ASSIGNMENT -
I need the number of lines in the data that contain the word "drives", and nothing beyond it.
──────────────────────────────
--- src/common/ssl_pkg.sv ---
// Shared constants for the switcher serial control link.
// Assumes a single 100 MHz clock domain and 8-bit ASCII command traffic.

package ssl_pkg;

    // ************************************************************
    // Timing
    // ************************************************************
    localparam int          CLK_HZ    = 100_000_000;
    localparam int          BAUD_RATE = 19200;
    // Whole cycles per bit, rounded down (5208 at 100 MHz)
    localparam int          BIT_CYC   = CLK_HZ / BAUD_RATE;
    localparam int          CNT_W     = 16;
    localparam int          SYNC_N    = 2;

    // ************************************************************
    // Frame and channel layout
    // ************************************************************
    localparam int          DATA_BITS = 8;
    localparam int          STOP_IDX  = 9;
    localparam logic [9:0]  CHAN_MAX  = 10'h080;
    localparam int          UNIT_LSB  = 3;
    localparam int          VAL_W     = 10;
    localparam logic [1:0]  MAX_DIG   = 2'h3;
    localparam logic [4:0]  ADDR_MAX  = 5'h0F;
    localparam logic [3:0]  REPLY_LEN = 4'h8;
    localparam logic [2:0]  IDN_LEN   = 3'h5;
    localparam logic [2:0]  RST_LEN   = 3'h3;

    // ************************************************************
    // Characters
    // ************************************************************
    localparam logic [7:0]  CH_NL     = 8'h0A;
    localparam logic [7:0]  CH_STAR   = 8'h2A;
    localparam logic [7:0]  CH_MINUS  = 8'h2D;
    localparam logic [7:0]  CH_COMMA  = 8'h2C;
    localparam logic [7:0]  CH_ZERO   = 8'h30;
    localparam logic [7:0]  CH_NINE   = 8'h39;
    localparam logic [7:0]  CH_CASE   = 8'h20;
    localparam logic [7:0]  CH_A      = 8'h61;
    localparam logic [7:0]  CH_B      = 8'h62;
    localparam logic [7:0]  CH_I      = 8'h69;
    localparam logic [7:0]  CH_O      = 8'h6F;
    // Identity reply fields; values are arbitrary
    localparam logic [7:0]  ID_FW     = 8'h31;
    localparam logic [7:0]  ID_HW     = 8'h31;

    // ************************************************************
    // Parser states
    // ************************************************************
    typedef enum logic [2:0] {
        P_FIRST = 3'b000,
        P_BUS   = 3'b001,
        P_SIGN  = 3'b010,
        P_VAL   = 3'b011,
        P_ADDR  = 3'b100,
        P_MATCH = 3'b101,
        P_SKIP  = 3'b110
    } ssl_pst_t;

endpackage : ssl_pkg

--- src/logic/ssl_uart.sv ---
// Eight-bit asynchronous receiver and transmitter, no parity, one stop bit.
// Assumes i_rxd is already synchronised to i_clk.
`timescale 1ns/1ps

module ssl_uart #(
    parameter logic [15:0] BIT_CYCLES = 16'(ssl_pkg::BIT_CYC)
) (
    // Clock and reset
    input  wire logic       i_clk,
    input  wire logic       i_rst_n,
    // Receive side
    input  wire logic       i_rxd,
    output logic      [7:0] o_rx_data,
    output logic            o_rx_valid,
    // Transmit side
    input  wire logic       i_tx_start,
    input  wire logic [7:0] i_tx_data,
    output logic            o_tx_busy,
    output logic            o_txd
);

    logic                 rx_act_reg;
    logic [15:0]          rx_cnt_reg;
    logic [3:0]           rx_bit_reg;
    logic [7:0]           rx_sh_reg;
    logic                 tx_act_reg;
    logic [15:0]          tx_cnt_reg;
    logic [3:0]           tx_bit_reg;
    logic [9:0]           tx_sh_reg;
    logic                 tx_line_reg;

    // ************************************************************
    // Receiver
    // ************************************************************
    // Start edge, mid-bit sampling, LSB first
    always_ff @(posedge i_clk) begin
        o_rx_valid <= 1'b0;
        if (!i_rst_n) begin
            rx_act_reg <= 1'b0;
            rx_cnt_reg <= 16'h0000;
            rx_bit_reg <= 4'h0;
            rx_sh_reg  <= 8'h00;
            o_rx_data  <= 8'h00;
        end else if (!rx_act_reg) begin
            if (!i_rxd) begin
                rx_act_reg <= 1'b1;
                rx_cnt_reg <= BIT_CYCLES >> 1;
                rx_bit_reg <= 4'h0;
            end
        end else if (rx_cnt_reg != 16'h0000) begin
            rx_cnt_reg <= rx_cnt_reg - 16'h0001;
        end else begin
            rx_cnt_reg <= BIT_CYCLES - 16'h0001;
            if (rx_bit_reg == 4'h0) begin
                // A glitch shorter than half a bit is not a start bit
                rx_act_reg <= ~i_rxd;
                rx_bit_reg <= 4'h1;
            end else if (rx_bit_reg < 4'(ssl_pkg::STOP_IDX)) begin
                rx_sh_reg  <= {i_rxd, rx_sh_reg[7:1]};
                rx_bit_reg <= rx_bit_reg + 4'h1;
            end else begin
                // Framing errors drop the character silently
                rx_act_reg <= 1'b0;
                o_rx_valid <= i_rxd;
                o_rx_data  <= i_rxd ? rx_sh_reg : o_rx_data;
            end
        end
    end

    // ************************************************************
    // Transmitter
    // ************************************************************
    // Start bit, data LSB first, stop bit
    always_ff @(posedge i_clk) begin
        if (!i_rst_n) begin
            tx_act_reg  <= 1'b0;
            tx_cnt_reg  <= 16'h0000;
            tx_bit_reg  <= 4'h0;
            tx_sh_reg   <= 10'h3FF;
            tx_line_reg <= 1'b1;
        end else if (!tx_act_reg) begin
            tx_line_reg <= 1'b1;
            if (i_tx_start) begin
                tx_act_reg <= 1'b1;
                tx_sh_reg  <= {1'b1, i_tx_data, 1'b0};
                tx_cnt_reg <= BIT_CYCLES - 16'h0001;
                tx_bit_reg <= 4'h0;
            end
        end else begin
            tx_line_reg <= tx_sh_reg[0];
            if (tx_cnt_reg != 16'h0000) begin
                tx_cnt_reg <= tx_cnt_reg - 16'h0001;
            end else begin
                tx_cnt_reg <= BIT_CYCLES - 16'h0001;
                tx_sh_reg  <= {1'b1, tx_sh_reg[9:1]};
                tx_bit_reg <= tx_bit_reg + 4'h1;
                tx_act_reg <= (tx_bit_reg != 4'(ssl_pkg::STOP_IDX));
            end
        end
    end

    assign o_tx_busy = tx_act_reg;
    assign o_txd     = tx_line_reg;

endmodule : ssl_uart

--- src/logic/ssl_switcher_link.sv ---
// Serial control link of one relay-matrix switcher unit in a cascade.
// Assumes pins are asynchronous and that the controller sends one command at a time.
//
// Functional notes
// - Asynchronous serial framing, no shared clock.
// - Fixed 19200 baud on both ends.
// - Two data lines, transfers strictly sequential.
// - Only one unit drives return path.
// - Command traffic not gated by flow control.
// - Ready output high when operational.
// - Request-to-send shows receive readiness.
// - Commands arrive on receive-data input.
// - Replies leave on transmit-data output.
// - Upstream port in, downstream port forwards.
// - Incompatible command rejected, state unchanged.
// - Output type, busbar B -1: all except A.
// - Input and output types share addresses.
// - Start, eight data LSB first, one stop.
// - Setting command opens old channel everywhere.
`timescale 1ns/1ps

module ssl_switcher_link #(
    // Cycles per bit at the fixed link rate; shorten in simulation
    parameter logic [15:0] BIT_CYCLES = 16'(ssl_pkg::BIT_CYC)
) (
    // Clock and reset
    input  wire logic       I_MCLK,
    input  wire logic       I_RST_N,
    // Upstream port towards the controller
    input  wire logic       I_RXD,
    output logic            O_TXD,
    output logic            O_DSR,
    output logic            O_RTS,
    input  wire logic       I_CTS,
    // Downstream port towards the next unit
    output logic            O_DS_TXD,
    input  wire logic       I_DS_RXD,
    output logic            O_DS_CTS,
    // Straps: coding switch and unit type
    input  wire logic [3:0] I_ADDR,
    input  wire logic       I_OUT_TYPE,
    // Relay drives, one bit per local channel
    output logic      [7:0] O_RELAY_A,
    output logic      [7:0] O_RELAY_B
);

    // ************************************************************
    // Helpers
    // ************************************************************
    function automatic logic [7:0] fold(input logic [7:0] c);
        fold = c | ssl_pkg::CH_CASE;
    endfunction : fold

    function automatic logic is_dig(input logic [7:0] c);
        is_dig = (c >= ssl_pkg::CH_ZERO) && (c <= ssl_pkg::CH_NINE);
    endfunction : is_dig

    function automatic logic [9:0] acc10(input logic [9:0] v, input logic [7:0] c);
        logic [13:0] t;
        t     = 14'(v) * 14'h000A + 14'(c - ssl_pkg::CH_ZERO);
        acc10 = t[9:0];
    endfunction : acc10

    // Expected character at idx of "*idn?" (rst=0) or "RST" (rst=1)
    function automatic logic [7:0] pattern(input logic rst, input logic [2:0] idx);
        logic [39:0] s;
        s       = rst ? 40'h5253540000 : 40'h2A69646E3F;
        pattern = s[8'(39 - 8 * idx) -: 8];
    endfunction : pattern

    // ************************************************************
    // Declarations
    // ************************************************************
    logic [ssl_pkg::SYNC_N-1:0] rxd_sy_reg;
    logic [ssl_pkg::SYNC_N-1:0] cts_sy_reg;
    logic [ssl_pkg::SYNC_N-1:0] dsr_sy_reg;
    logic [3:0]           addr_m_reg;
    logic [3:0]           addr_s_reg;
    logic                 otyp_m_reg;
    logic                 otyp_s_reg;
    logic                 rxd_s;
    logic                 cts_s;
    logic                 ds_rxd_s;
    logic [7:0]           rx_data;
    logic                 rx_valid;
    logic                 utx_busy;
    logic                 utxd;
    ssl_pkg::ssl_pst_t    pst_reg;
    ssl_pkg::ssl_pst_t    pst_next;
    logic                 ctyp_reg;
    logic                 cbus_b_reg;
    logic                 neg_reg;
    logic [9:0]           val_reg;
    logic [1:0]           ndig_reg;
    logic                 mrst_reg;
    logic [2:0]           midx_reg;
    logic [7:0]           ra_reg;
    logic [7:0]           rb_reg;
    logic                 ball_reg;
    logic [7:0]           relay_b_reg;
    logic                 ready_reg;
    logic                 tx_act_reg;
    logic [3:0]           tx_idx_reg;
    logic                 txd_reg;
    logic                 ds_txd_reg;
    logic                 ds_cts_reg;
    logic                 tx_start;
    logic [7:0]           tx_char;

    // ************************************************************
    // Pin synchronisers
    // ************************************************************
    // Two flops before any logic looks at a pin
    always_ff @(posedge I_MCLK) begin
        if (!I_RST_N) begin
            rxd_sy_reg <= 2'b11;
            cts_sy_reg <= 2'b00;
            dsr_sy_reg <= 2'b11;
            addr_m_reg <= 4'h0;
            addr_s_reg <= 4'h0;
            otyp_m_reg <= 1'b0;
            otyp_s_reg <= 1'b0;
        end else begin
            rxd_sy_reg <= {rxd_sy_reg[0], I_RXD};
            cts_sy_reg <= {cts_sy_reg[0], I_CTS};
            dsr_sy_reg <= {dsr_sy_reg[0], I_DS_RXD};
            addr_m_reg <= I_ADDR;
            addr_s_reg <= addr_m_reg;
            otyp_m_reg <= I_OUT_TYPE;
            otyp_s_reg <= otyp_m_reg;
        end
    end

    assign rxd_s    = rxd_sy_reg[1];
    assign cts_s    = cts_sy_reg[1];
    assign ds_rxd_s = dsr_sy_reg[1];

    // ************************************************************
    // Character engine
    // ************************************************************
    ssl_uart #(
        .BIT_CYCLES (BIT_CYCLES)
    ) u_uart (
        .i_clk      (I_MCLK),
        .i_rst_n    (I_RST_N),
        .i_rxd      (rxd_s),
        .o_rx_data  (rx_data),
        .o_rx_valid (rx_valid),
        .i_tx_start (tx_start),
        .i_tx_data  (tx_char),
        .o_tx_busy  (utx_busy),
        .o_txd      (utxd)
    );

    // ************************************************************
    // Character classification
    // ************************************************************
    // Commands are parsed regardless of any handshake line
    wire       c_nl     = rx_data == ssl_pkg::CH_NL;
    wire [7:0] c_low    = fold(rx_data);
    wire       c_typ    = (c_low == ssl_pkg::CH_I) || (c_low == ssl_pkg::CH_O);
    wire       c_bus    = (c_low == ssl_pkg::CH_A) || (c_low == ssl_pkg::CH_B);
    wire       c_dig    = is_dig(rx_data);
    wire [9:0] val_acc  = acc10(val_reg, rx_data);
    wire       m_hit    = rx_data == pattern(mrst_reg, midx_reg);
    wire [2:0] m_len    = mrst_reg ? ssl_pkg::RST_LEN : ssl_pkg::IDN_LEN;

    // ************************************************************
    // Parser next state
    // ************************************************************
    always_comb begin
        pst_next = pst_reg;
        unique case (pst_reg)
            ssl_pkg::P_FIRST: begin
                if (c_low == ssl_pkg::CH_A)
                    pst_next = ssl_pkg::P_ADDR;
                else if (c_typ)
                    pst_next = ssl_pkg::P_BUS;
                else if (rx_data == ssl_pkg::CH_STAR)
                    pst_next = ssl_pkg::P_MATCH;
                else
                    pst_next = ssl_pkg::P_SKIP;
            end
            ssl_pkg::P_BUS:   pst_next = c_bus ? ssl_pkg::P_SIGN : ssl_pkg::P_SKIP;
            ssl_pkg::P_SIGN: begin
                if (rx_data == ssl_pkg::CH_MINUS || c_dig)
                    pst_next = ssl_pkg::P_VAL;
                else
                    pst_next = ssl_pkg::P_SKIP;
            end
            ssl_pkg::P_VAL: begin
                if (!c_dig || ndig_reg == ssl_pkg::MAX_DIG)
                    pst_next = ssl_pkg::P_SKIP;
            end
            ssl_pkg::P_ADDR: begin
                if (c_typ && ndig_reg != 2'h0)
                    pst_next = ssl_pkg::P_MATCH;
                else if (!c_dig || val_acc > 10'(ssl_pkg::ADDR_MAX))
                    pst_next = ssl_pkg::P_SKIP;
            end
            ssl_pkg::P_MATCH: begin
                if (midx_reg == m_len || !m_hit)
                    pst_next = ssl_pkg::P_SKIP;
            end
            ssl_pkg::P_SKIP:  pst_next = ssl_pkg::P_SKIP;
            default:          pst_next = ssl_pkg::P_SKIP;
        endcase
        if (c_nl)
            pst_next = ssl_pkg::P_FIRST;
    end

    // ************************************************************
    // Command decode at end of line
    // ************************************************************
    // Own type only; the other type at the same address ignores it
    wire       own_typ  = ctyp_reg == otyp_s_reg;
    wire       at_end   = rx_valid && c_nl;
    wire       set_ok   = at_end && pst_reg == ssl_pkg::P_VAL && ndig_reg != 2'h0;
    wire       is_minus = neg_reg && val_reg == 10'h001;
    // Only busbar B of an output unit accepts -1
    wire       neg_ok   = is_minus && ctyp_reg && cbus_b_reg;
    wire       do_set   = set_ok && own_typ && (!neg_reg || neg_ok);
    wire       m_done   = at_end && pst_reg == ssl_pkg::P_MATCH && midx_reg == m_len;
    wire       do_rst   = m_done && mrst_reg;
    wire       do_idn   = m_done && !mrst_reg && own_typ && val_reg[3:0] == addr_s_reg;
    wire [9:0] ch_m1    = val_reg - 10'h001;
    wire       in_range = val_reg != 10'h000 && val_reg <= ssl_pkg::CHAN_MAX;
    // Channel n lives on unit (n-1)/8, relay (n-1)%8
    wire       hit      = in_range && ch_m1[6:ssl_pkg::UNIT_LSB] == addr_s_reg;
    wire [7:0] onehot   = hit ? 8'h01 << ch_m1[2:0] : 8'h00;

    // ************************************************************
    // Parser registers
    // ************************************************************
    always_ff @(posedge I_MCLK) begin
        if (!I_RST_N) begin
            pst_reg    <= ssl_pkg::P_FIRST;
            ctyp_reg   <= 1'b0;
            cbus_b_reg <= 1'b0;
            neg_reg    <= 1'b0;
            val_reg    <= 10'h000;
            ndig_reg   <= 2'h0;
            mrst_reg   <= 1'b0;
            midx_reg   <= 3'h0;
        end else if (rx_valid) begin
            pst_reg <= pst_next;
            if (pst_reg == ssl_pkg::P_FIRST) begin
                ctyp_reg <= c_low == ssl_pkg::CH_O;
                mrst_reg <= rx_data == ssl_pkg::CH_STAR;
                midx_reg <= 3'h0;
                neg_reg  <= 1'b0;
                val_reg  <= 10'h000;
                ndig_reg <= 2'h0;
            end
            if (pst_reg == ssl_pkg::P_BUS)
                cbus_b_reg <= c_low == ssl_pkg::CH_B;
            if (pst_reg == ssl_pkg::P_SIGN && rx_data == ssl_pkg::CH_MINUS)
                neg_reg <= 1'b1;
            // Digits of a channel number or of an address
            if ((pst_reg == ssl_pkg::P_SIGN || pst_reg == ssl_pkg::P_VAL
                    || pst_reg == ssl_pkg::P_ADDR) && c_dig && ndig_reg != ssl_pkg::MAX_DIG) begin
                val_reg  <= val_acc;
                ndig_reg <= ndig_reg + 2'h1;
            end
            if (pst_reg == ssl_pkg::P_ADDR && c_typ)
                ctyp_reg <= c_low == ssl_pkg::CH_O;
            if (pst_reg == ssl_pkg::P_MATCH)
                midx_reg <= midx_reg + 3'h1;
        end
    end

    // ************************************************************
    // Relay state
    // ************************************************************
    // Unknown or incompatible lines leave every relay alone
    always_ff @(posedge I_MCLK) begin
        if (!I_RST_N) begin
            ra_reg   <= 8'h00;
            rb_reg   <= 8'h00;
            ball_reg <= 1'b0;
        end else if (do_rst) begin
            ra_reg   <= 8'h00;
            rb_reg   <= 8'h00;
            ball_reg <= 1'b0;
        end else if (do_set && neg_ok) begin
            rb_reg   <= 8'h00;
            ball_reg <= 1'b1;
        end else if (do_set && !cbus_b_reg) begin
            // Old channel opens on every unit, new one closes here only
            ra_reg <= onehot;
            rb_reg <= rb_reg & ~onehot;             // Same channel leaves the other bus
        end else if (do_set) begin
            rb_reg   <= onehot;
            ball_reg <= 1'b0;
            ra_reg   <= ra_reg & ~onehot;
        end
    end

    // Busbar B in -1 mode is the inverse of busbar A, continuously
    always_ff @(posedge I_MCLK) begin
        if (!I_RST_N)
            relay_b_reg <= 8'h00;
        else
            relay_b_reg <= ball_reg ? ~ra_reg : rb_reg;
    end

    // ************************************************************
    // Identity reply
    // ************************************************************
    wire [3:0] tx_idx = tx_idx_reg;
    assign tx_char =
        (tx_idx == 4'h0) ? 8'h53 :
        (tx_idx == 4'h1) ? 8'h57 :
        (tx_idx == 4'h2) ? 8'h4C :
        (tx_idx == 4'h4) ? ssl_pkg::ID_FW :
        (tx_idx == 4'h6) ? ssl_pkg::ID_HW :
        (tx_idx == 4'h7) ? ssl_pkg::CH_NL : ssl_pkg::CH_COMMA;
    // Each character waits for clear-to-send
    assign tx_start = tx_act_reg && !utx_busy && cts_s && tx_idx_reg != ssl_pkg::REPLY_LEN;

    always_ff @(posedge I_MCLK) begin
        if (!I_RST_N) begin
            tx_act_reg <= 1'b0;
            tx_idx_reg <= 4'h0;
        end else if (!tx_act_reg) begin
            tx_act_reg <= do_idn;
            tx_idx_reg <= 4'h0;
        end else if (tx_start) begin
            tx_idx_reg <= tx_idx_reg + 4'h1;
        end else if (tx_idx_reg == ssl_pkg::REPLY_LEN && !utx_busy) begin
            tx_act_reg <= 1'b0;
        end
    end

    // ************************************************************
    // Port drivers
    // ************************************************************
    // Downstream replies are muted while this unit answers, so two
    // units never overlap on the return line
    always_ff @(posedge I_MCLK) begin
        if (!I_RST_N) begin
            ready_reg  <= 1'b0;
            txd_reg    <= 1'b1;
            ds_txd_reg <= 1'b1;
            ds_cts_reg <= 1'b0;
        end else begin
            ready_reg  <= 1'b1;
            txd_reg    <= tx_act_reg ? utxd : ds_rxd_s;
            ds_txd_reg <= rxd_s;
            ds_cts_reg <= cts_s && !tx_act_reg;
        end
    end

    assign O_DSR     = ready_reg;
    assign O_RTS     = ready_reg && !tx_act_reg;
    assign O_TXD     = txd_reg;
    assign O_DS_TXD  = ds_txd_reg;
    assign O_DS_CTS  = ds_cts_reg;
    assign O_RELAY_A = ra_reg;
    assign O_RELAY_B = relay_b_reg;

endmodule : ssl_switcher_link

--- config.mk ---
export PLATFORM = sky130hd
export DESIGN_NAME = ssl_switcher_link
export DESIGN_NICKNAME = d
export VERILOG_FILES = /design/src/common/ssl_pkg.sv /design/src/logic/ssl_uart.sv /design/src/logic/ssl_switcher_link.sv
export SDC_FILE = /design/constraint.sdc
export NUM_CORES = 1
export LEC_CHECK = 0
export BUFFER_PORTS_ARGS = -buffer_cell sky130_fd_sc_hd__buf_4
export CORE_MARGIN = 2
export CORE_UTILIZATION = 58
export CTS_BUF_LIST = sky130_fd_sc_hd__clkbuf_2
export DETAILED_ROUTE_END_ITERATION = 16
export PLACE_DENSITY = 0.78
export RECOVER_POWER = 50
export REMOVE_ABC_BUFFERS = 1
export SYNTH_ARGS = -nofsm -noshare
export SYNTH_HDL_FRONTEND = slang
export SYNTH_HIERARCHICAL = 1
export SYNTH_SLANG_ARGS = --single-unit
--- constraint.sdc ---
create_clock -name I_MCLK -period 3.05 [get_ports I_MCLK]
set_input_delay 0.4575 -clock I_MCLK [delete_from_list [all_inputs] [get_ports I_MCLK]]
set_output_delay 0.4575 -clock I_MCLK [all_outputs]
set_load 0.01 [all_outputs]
──────────────────────────────
EXERCISE RESPONSE -
2